Ahab and Quint had their fictitious quarries in “Moby Dick” and “Jaws” respectively, but real people have a similar — and equally challenging — quest every year at this time in the famous warm and deep fishing waters off the Kona Coast, on Hawaii’s Big Island. The prey is the Pacific Blue Marlin – specifically one that weighs more than a half-ton called a Grander. The annual event is the Hawaii International Billfish Tournament (HIBT), now in its 50th year; the “Grandfather of All Fishing Tournaments.”
The top prize (There are ten in all) is the prestigious Governor’s trophy, awarded to the boat that earns the most points based on the cumulative weight of all the billfish and tuna it catches. Billfish must weigh at least 300 pounds to qualify; tuna 100 pounds. The prizes are trophies; the $3,500-$5,000 per-boat entry fees are reimbursed only by the thrill of the chase. Participants are urged to “tag and release” – to get the leader in hand and tag the fish with an official tag, then disengage the hook or cut the leader as close to the hook as possible and release the fish alive and capable of survival. (Tagging and releasing is not essential; a lot of good fish for eating are caught.)
But the grand prize is the Grander. Fewer than 70 Granders have been caught in Hawaii waters in the last 70 years; in the tournament, boating one is rare, indeed. Blue Marlin can swim at speeds of up to 50 mph, leading to exciting chases, and the angler is equipped with a mere rod and reel.
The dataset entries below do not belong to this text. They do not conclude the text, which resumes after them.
**config.mk**
```make
export PLATFORM = sky130hd
export DESIGN_NAME = audio_rec_play_ctrl
export DESIGN_NICKNAME = d
export VERILOG_FILES = /design/src/rtl/audio_ctrl_pkg.sv /design/src/rtl/audio_edge_pulse.sv /design/src/rtl/audio_rec_play_ctrl.sv
export SDC_FILE = /design/constraint.sdc
export NUM_CORES = 1
export LEC_CHECK = 0
export CAP_MARGIN = 20
export CORE_UTILIZATION = 55
export DETAILED_ROUTE_END_ITERATION = 8
export MAX_ROUTING_LAYER = met4
export PLACE_DENSITY_LB_ADDON = 0.2
export SLEW_MARGIN = 20
export SYNTH_ARGS = -nofsm -noshare
export SYNTH_HDL_FRONTEND = slang
export SYNTH_HIERARCHICAL = 1
export SYNTH_SLANG_ARGS = --single-unit
```
**constraint.sdc**
```tcl
create_clock -name clk_clk -period 4.3 [get_ports clk_clk]
set_input_delay 0.86 -clock clk_clk [delete_from_list [all_inputs] [get_ports clk_clk]]
set_output_delay 0.86 -clock clk_clk [all_outputs]
set_load 0.1 [all_outputs]
```
**src/rtl/audio_ctrl_pkg.sv**
```systemverilog
// Shared types and constants for the audio record/playback controller.
package audio_ctrl_pkg;

  typedef enum logic [1:0] {
    IDLE  = 2'd0,
    REC   = 2'd1,
    PLAY  = 2'd2,
    DRAIN = 2'd3
  } state_e;

  localparam int SAMPLE_W  = 16;
  localparam int LED_W     = 10;
  localparam int LED_REC   = 9;
  localparam int LED_PLAY  = 8;
  localparam int LED_OVR   = 7;
  localparam int LED_UDR   = 6;
  localparam int LED_PTR_W = 6;

endpackage

```
**src/rtl/audio_edge_pulse.sv**
```systemverilog
// Registers a level input and emits a one-cycle pulse on its rising edge.
module audio_edge_pulse (
  input  logic clk,
  input  logic rst,
  input  logic in_i,
  output logic pulse_o
);

  logic in_q;
  logic in_d;
  logic prev_q;
  logic prev_d;

  always_comb begin
    in_d   = in_i;
    prev_d = in_q;
  end

  always_ff @(posedge clk) begin
    if (rst) begin
      in_q   <= 1'b0;
      prev_q <= 1'b0;
    end else begin
      in_q   <= in_d;
      prev_q <= prev_d;
    end
  end

  assign pulse_o = in_q & ~prev_q;

endmodule

```
**src/rtl/audio_rec_play_ctrl.sv**
```systemverilog
// Record/playback sequencer: codec samples to and from one SDRAM buffer
// through an Avalon-MM master with a single outstanding transaction.
module audio_rec_play_ctrl
  import audio_ctrl_pkg::*;
#(
  parameter int unsigned ADDR_W      = 22,
  parameter int unsigned BASE_ADDR   = 0,
  parameter int unsigned MAX_SAMPLES = 4194304
) (
  input  logic                clk_clk,
  input  logic                reset_reset,
  input  logic                sync_in,
  input  logic [SAMPLE_W-1:0] data_in,
  output logic [SAMPLE_W-1:0] data_out,
  input  logic                record_btn_in,
  input  logic                play_btn_in,
  output logic [LED_W-1:0]    led_out,
  output logic [ADDR_W-1:0]   avm_address,
  output logic                avm_write,
  output logic [SAMPLE_W-1:0] avm_writedata,
  output logic                avm_read,
  input  logic [SAMPLE_W-1:0] avm_readdata,
  input  logic                avm_readdatavalid,
  input  logic                avm_waitrequest
);

  localparam int unsigned PTR_W = ADDR_W + 1;
  localparam logic [ADDR_W-1:0] BASE = ADDR_W'(BASE_ADDR);
  localparam logic [PTR_W-1:0] MAX_P = PTR_W'(MAX_SAMPLES);
  localparam logic [PTR_W-1:0] ONE_P = PTR_W'(1);

  logic sync_p;
  logic rec_p;
  logic play_p;

  audio_edge_pulse u_sync (
    .clk     (clk_clk),
    .rst     (reset_reset),
    .in_i    (sync_in),
    .pulse_o (sync_p)
  );

  audio_edge_pulse u_rec (
    .clk     (clk_clk),
    .rst     (reset_reset),
    .in_i    (record_btn_in),
    .pulse_o (rec_p)
  );

  audio_edge_pulse u_play (
    .clk     (clk_clk),
    .rst     (reset_reset),
    .in_i    (play_btn_in),
    .pulse_o (play_p)
  );

  state_e              state_q, state_d;
  logic [PTR_W-1:0]    wr_ptr_q, wr_ptr_d;
  logic [PTR_W-1:0]    rd_ptr_q, rd_ptr_d;
  logic [PTR_W-1:0]    rec_len_q, rec_len_d;
  logic                ovr_q, ovr_d;
  logic                udr_q, udr_d;
  logic                write_q, write_d;
  logic                read_q, read_d;
  logic                rd_wait_q, rd_wait_d;
  logic [ADDR_W-1:0]   addr_q, addr_d;
  logic [SAMPLE_W-1:0] wdata_q, wdata_d;
  logic [SAMPLE_W-1:0] dout_q, dout_d;

  logic             wr_acc;
  logic             rd_acc;
  logic             rd_done;
  logic             wr_last;
  logic             rd_last;
  logic             pend_next;
  logic [PTR_W-1:0] wr_ptr_inc;
  logic [PTR_W-1:0] rd_ptr_inc;

  always_comb begin
    wr_ptr_inc = wr_ptr_q + ONE_P;
    rd_ptr_inc = rd_ptr_q + ONE_P;
    wr_acc     = write_q & ~avm_waitrequest;
    rd_acc     = read_q & ~avm_waitrequest;
    rd_done    = rd_wait_q & avm_readdatavalid;
    wr_last    = wr_acc & (wr_ptr_inc == MAX_P);
    rd_last    = rd_done & (rd_ptr_inc == rec_len_q);
    // still busy after this edge: stalled write, any read not yet returned
    pend_next  = (write_q & avm_waitrequest) | read_q
               | (rd_wait_q & ~avm_readdatavalid);
  end

  always_ff @(posedge clk_clk) begin
    if (reset_reset) begin
      state_q   <= IDLE;
      wr_ptr_q  <= '0;
      rd_ptr_q  <= '0;
      rec_len_q <= '0;
      ovr_q     <= 1'b0;
      udr_q     <= 1'b0;
      write_q   <= 1'b0;
      read_q    <= 1'b0;
      rd_wait_q <= 1'b0;
      addr_q    <= '0;
      wdata_q   <= '0;
      dout_q    <= '0;
    end else begin
      state_q   <= state_d;
      wr_ptr_q  <= wr_ptr_d;
      rd_ptr_q  <= rd_ptr_d;
      rec_len_q <= rec_len_d;
      ovr_q     <= ovr_d;
      udr_q     <= udr_d;
      write_q   <= write_d;
      read_q    <= read_d;
      rd_wait_q <= rd_wait_d;
      addr_q    <= addr_d;
      wdata_q   <= wdata_d;
      dout_q    <= dout_d;
    end
  end

  always_comb begin
    state_d = state_q;
    unique case (state_q)
      IDLE: begin
        if (rec_p) begin
          state_d = REC;
        end else if (play_p && rec_len_q != '0) begin
          state_d = PLAY;
        end
      end
      REC: begin
        if (wr_last) begin
          state_d = IDLE;
        end else if (rec_p) begin
          state_d = pend_next ? DRAIN : IDLE;
        end
      end
      PLAY: begin
        if (rd_last) begin
          state_d = IDLE;
        end else if (play_p) begin
          state_d = pend_next ? DRAIN : IDLE;
        end
      end
      DRAIN: begin
        if (!pend_next) begin
          state_d = IDLE;
        end
      end
      default: state_d = IDLE;
    endcase
  end

  always_comb begin
    wr_ptr_d  = wr_ptr_q;
    rd_ptr_d  = rd_ptr_q;
    rec_len_d = rec_len_q;
    ovr_d     = ovr_q;
    udr_d     = udr_q;
    write_d   = write_q;
    read_d    = read_q;
    rd_wait_d = rd_wait_q;
    addr_d    = addr_q;
    wdata_d   = wdata_q;
    dout_d    = dout_q;

    if (state_q == IDLE && state_d == REC) begin
      wr_ptr_d  = '0;
      rec_len_d = '0;
      ovr_d     = 1'b0;
    end
    if (state_q == IDLE && state_d == PLAY) begin
      rd_ptr_d = '0;
      udr_d    = 1'b0;
    end

    if (wr_acc) begin
      write_d   = 1'b0;
      wr_ptr_d  = wr_ptr_inc;
      rec_len_d = wr_ptr_inc;
    end
    if (state_q == REC && state_d == REC && sync_p) begin
      if (write_q) begin
        ovr_d = 1'b1;
      end else begin
        write_d = 1'b1;
        addr_d  = BASE + wr_ptr_q[ADDR_W-1:0];
        wdata_d = data_in;
      end
    end

    if (rd_acc) begin
      read_d    = 1'b0;
      rd_wait_d = 1'b1;
    end
    if (rd_done) begin
      rd_wait_d = 1'b0;
      rd_ptr_d  = rd_ptr_inc;
      if (state_q == PLAY) begin
        dout_d = avm_readdata;
      end
    end
    if (state_q == PLAY && state_d == PLAY && sync_p) begin
      if (read_q || rd_wait_q) begin
        udr_d = 1'b1;
      end else begin
        read_d = 1'b1;
        addr_d = BASE + rd_ptr_q[ADDR_W-1:0];
      end
    end

    // the final sample stays visible for one cycle before the output clears
    if (state_d != PLAY && !(rd_last && state_q == PLAY)) begin
      dout_d = '0;
    end
  end

  logic [LED_W-1:0] led_d;

  always_comb begin
    led_d           = '0;
    led_d[LED_REC]  = (state_q == REC);
    led_d[LED_PLAY] = (state_q == PLAY) || (state_q == DRAIN);
    led_d[LED_OVR]  = ovr_q;
    led_d[LED_UDR]  = udr_q;
    if (state_q == REC) begin
      led_d[LED_PTR_W-1:0] = wr_ptr_q[ADDR_W-1 -: LED_PTR_W];
    end else if (state_q == PLAY) begin
      led_d[LED_PTR_W-1:0] = rd_ptr_q[ADDR_W-1 -: LED_PTR_W];
    end
  end

  assign led_out       = led_d;
  assign avm_address   = addr_q;
  assign avm_write     = write_q;
  assign avm_writedata = wdata_q;
  assign avm_read      = read_q;
  assign data_out      = dout_q;

endmodule

```
; ---- Word level (Yosys, flattened, before mapping)
; Cells that the tools add are included.
[word_totals]
register_bits = 113
in_bits = 39
out_inout_bits = 66
elab_cells = 96
[op_classes]
n_addsub = 2
eq_ne = 8
mux = 31
n_bitwise = 18
reduce_logical = 20
[ops]
columns = op, n
row1 = $mux W23, 4
row2 = $mux W22, 4
row3 = $add A23 B1 Y23 const B, 2
row4 = $eq A23 B23 Y1, 1
row5 = $eq A23 B23 Y1 const B, 1
row6 = $reduce_bool A23 Y1, 1
row7 = $mux W2, 8
row8 = $mux W1, 12
row9 = $mux W6, 2
row10 = $and A1 B1 Y1, 10
row11 = $logic_and A1 B1 Y1, 9
row12 = $pmux W2 S4, 1
row13 = $eq A2 B2 Y1 const B, 3
row14 = $not A1 Y1, 6
row15 = $eq A2 B1 Y1 const B, 2
row16 = $reduce_and A2 Y1, 2
row17 = $reduce_bool A2 Y1, 2
row18 = $reduce_or A2 Y1, 2
row19 = $logic_not A2 Y1, 1
row20 = $logic_or A1 B1 Y1, 2
row21 = $ne A2 B2 Y1 const B, 1
row22 = $or A1 B1 Y1, 2
row23 = $logic_not A1 Y1, 1

; ---- Logic depth before layout (Yosys ltp)
; Gate-level depths: netlist (run 1).
[logic_depth]
ltp_word = 13
ltp_mapped = 12
mapped_depth_nobuf = 10

; ---- Cells and area by module
; Netlist (run 1), hierarchy kept.
[modules_own_cells]
columns = module, instances, cells_each, area_per_inst_um2, seq_area_each_um2
row1 = audio_rec_play_ctrl, 1, 860, 6570.1, 2142.1
row2 = audio_edge_pulse, 3, 5, 61.3, 40.0

; ---- Least setup slack after synthesis (run 1)
; Ideal clock, no wire load.
[synth_timing]
path_type = reg2out
start = reg state_q[0]
end = out led_out[0]
arrival_ns = 2.594
required_time_ns = 3.440
slack_ns = 0.846
stages_incl_launch_ff = 5
path_buffers = 2
cell_sequence = dfxtp_1 clkbuf_1 nor2b_1 clkbuf_1 a22o_1
[synth_via]
elab_cells_between_ends = 4
classes_between = eq/ne: 2 / mux: 2
[synth_rtl]
columns = item, line
row1 = "start, declared", audio_rec_play_ctrl.sv:57  ; state_e state_q, state_d;
row2 = "start signal, assigned", audio_rec_play_ctrl.sv:107  ; state_q <= state_d;
row3 = $eq A2 B1 Y1, n/a
row4 = named net led_out[9], audio_rec_play_ctrl.sv:17  ; output logic [LED_W-1:0] led_out,
row5 = $mux W6, audio_rec_play_ctrl.sv:227  ; if (state_q == REC) begin
row6 = "end, declared", audio_rec_play_ctrl.sv:17
; The timed path passes the listed nets, and every way through them passes these cells.

; ---- Worst setup path in the final report (run 1)
[layout_timing]
start = reg rd_ptr_q[0]
end = reg dout_q[1] (netlist: data_out[1])
[layout_via]
elab_chain_len = 8
elab_cells_between_ends = 10
classes_between = add/sub: 1 / eq/ne: 2 / mux: 2 / bitwise: 1 / reduce/logical: 4
[layout_rtl]
columns = item, line
row1 = "start, declared", audio_rec_play_ctrl.sv:59  ; logic [PTR_W-1:0] rd_ptr_q, rd_ptr_d;
row2 = "start signal, assigned", audio_rec_play_ctrl.sv:109  ; rd_ptr_q <= rd_ptr_d;
row3 = $add A23 B1 Y23 *, audio_rec_play_ctrl.sv:81  ; rd_ptr_inc = rd_ptr_q + ONE_P;
row4 = $eq A23 B23 Y1 *, audio_rec_play_ctrl.sv:86  ; rd_last = rd_done & (rd_ptr_inc == rec_len_q);
row5 = $and A1 B1 Y1 *, audio_rec_play_ctrl.sv:86
row6 = $mux W2, audio_rec_play_ctrl.sv:140  ; if (rd_last) begin
row7 = $pmux W2 S4, audio_rec_play_ctrl.sv:124  ; unique case (state_q)
row8 = $ne A2 B2 Y1, audio_rec_play_ctrl.sv:214  ; if (state_d != PLAY && !(rd_last && state_q == PLAY)) begin
row9 = $logic_and A1 B1 Y1 *, audio_rec_play_ctrl.sv:214
row10 = $reduce_or A2 Y1 (no source line) *, n/a
row11 = "end signal, assigned", audio_rec_play_ctrl.sv:118  ; dout_q <= dout_d;
row12 = "end, declared", audio_rec_play_ctrl.sv:68  ; logic [SAMPLE_W-1:0] dout_q, dout_d;
; Every way passes the cells marked *; elsewhere a longest branch is shown, timed or not.
; A chain may end at the register's enable or synchronous reset.

==> impl_results.md, run 1 <==
- Final setup TNS: 0 ns
- Final WL: 20500 um
- Final period utilization: 0.893
- Pwr Density: 316 nW/um^2
- Slew Viols, Final: 0
- Tightest Pin Transition: 1.01 ns
- Multiplexer share of the synthesized area: 0.0648
- Share of cells above drive strength 1: 0.0902
- Post-Synth XOR/XNOR Area: 0.0506
- Post-CTS setup buffer count: 0
- I/O pin total: 105
- Clock tree sinks: 113
- CP Capture Type: flip-flop
- Vias in the first global route: 6131
- DP HPWL: 14500 um
- Yosys top cell area share: 0.335
- Combinational Power Share: 0.058
- Clock-pin slew on the worst setup and hold paths: 0.05 ns
- Via count: 6768
- Clock buffer depth: 2
- Final hold viol count: 0
- Grt total ovfl: 0
- Met1 usage: 0.406
- Final #Nets: 972
- Fin util: 0.692
- Initial antenna violation count: 0
- GPL Wtd Cong: 0.911
- Pint: 2020 uW
- Final cell count without fillers: 1089
- Final hold slack: 0.453 ns
- Busiest grt layer: met2
- Starting Density: 0.562
- Switching power: 611 uW
- Clock Skew: 0.00933 ns
- Dpl ws: 0.308 ns
- First-pass GRT wire length: 31900 um
- CP arrival: 4.11 ns
- # fillers: 1002
- Yosys warnings: 6
- DRC viols: 0
- Unrepaired setup endpoints after global routing: false
- Compound-cell area share of the yosys netlist: 0.174
- Final ANT Viol Nets: 0
- Mapped Area: 6750 sq um
- Clk root buf: clkbuf_16
- Clock Power Share: 0.539
- Max-cap violations: 0
- Antenna diodes: 0
- R2r worst-path depth: 10
- Fmax: 260 MHz
- Hold Crit Class: flip-flop to flip-flop
- Main flop type after synthesis: dfxtp_1
- WHS Path Cells: 2
- Post-cts resize count: 0
- Synthesized flop and latch total: 113
- Mapped Cells: 875
- Drt via density: 6.21
- Post-synth EDFFs: 0
- Final worst slack: 0.458 ns
- Max_slew headroom: 0.324
- Global routing met3 resource utilization: 0.0595
- Die area: 12700 sq um
- Seq/Total Area, Yosys: 0.335
- Sequential cell fraction of total power: 0.403
- WL/cell: 18.8 um
- CP Max Fanout: 16
- Crit Path Class: flip-flop to flip-flop
- Initial DRC Count: 569
- Worst Path Required: 4.57 ns
- Setup Viol. Count Final: 0
- Core Area: 12000 sq um
- Most area-hungry cell type in the Yosys netlist: dfxtp_1
- Htree depth: 4
- Simple-gate share of the synthesized area: 0.308
- Peak supply drop: 0.000318 V
- Tmin final: 3.84 ns
- Clk_lat worst skew: 0.42 ns
- Placed Cells: 1057
- I/O Buffers: 104
- Pin count of the biggest net entering global routing: 93
- Synth top area cells: dfxtp_1, a21oi_1, nand2_1
- Synth cell types: 70
- Syn Area/Cell: 7.72 sq um
- Adder-Cell Fraction of Synth Area: 0.00741
- CTS tree: done
- Drt pass-1 iters: 6
- Largest family of logic cells by synthesized area: simple AND/OR/NAND/NOR gates
- Syn Nets: 918
- Static leakage: 0.00299 uW
- Hold buffer count at CTS: 0
- Synthesis-to-finish area growth: 23.1%
- Rows: 40
- Switch share: 0.232
- Die X-Extent: 113 um
- Setup crit start kind: flip-flop
- Async S/R FF share, synth: 0
- Total GRT Usage: 0.334
- Total CTS buffers: 17
- Die height: 113 um
- Met2 Use GR: 0.547
- Run status: completed
[flip-flops by register name, summed over array words and instances, names as in the netlist, 2 cells and up]
signal and flops:
state_q 2, avm_writedata 16, rd_ptr_q 23, avm_address 22
rec_len_q 23, data_out 16
[cell type report]
class	count	area, sq um	area share
Clock inverter	13	163	0.0196
Clock buffer	19	433	0.0521
Multi-Input combinational cell	669	4090	0.492
Timing Repair Buffer	122	1160	0.139
Inverter	6	22.5	0.00271
Tap cell	147	184	0.0221
Sequential cell	113	2260	0.272
[logic make-up after synthesis]
family	count (synthesis)
and+or+nand+nor	393
AOI/OAI and AO/OA	192
DFF	113
buffers and inverters	93
muxes	41
xor gates and xnor gates	39
adders and majority gates	4
[cell usage after synthesis, drive strengths merged (7+ instances only)]
master,n
o21ai,42
nor2,76
xnor2,26
mux2,22
nand3,26
a31oi,9
nor4,33
or3,10
clkbuf,62
a22o,7
nand4,24
dfxtp,113
buf,25
a22oi,8
mux2i,19
xor2,13
nand2,122
and2,9
a211oi,11
nor3,20
nor2b,39
a21oi,92
[power groups by stage]
stage,logic (uW),clock network [uW],registers (uW)
after floorplan,65.6,0,1110
after global placement,148,0,1080
after detailed placement,152,0,1080
after CTS,153,1440,1060
after global routing,161,1480,1060
final,153,1420,1060
[through the flow]
stage	area [sq um]	total power (uW)
floorplan	6750	1170
global placement	7720	1230
detailed placement	7720	1230
CTS	8310	2650
global route	8310	2700
finish	8310	2630
[cell usage in the layout (no fill, tap or decap), types with 8 or more instances in the layout]
| master | n |
|---|---|
| a211oi_1 | 11 |
| a21oi_1 | 92 |
| a22oi_1 | 8 |
| a31oi_1 | 8 |
| and2_1 | 8 |
| buf_4 | 26 |
| clkbuf_16 | 17 |
| clkdlybuf4s50_1 | 96 |
| dfxtp_1 | 113 |
| mux2_1 | 22 |
| mux2i_1 | 19 |
| nand2_1 | 121 |
| nand3_1 | 25 |
| nand4_1 | 21 |
| nor2_1 | 75 |
| nor2b_1 | 36 |
| nor3_1 | 19 |
| nor4_1 | 21 |
| nor4_2 | 12 |
| o21ai_0 | 40 |
| or3_1 | 10 |
| xnor2_1 | 26 |
| xor2_1 | 13 |
[metal layers]
layer / share of wire / routed length, um
met1: 0.42 / 8630
met2: 0.48 / 9900
met3: 0.064 / 1310
met4: 0.032 / 657
met5: 0 / 0
[worst paths after layout]
kind	from	to	slack (ns)
worst min register to register	avm_writedata[0]	avm_writedata[0]	0.45
worst min-delay path	avm_writedata[0]	avm_writedata[0]	0.45
worst max-delay path	rd_ptr_q[0]	data_out[1]	0.46
worst max register to register	rd_ptr_q[0]	data_out[1]	0.46
[worst max-delay path: stages, from the launching register on]
cell       delay (ns)
dfxtp_1          0.50
ha_1             0.39
and4_1           0.29
nand2_2          0.13
a2111oi_0        0.52
nand4_1          0.17
a2111oi_1        0.43
nand4_1          0.23
a22o_4           0.36
a31oi_4          0.54
nor4_1           0.13
Power figures use the tool's default switching activity.
==> inputs of run 2 (changes only) <==
--- a/config.mk
+++ b/config.mk
@@ -6,9 +6,10 @@
 export NUM_CORES = 1
 export LEC_CHECK = 0
+export ABC_AREA = 1
 export CAP_MARGIN = 20
 export CORE_UTILIZATION = 55
 export DETAILED_ROUTE_END_ITERATION = 8
 export MAX_ROUTING_LAYER = met4
-export PLACE_DENSITY_LB_ADDON = 0.2
+export PLACE_DENSITY = 0.81
 export SLEW_MARGIN = 20
 export SYNTH_ARGS = -nofsm -noshare
==> constraint.sdc (replaced) <==
create_clock -name clk_clk -period 4.3 [get_ports clk_clk]
set_input_delay 1.29 -clock clk_clk [delete_from_list [all_inputs] [get_ports clk_clk]]
set_output_delay 1.29 -clock clk_clk [all_outputs]
set_load 0.1 [all_outputs]
==> run 2 against run 1 <==
Effect of this change: cell count rose by 30%; critical path depth up 10; total power is 0.90% higher; highest routed layer unchanged; clock power barely moved; clock-buffer cell count decreased by 1; worst hold slack got worse by 0.012 ns; worst setup slack better by 0.011 ns; largest power group unchanged; routed wire length up 4.8%; sequential power hardly changed; clock skew barely moved; die area rose by 1.3%; design area is 4.0% higher.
Once hooked, Granders have been known to turn, leap and become predators — 1,000+ pounds of spear-armed fish lunging back at the angler or an onlooker on the boat.
If you happen to have a sturdy fishing boat in your back yard and want to get it some exercise, you might consider registering it for this year’s tournament. If not, and as a fisherman you’re intrigued by the challenge, you can charter a boat in Kona for HIBT.
Give me a call at 1-800-843-8771 if you need some more information and I will “Hook you up”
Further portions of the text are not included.